Irak va camino de las primeras elecciones post-yihadistas y, además de apuntarse a la victoria, todos se consideran a sí mismos los máximos artífices de la misma.
Por su parte, los sátrapas saudíes se empiezan a lavar su podrido rostro criminal. No pueden quedar al margen del reparto del pastel Irak, como si formaran parte de los derrotados.
No sólo no están en ese bando sino que tampoco son tan intolerantes como dicen por ahí: se reúnen con chiítas. Por lo demás, Irán tampoco tiene las manos libres en Irak, ni siquiera con los chiítas de Sadr. Los chiítas no son tan poderosos en el Irak posterior al yihadismo; están divididos; no todos los chiítas son Hashid Al-Chaabi, tentáculos de Irán…

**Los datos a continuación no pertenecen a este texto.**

### config.mk
export PLATFORM = sky130hd
export DESIGN_NAME = uart_rx_frame
export DESIGN_NICKNAME = d
export VERILOG_FILES = /design/src/rtl/uart_rx_frame.sv
export SDC_FILE = /design/constraint.sdc
export NUM_CORES = 1
export LEC_CHECK = 0
export BUFFER_PORTS_ARGS = -buffer_cell sky130_fd_sc_hd__buf_2
export CAP_MARGIN = 20
export CORE_ASPECT_RATIO = 0.9
export CORE_UTILIZATION = 57
export CTS_CLUSTER_SIZE = 25
export DETAILED_ROUTE_END_ITERATION = 8
export PLACE_DENSITY_LB_ADDON = 0.15
export SLEW_MARGIN = 20
export SYNTH_ARGS = -nofsm -noshare
export SYNTH_HDL_FRONTEND = slang
export SYNTH_SLANG_ARGS = --single-unit
### constraint.sdc
create_clock -name sys_clk -period 2.5 [get_ports sys_clk]
set_clock_uncertainty 0.2 [all_clocks]
set_input_delay 0.75 -clock sys_clk [delete_from_list [all_inputs] [get_ports sys_clk]]
set_output_delay 0.75 -clock sys_clk [all_outputs]
set_load 0.02 [all_outputs]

Arabia saudí ha sido derrotada y maniobra porque lo tiene muy difícil. Con todos sus dólares, los príncipes saudíes están a punto de ser ignominiosamente derrotados, tanto en Qatar, como en Yemen, como en Siria, como en Irak.
Por eso, antes de recibir a Sadr, ha conversado con Qasim Al-Araji, el ministro irakí de Interior y ha felicitado al gobierno irakí por la liberación de Mosul.
Los que parlotean en los medios de un choque de confesiones religiosas, también están frente a un rompecabezas complicado de explicar: un chiíta como Sadr es tan nacionalista que no acepta ni siquiera la presencia de sus vecinos iraníes en Irak.
Sin embargo, al mismo tiempo, Sadr no puede dejar de tener en cuenta el papel que Irán se ha ganado -a pulso- entre los países árabes y se ha situado en medio: él es el mediador perfecto entre unos (saudíes) y otros (iraníes) y no aboga por la guerra sino por el diálogo de ambas partes.
La postura saudí no es muy diferente: no va a estallar ninguna guerra con Irán; sólo cabe esperar que cedan un poco más para encontrar un punto de acuerdo con el gobierno de Teherán.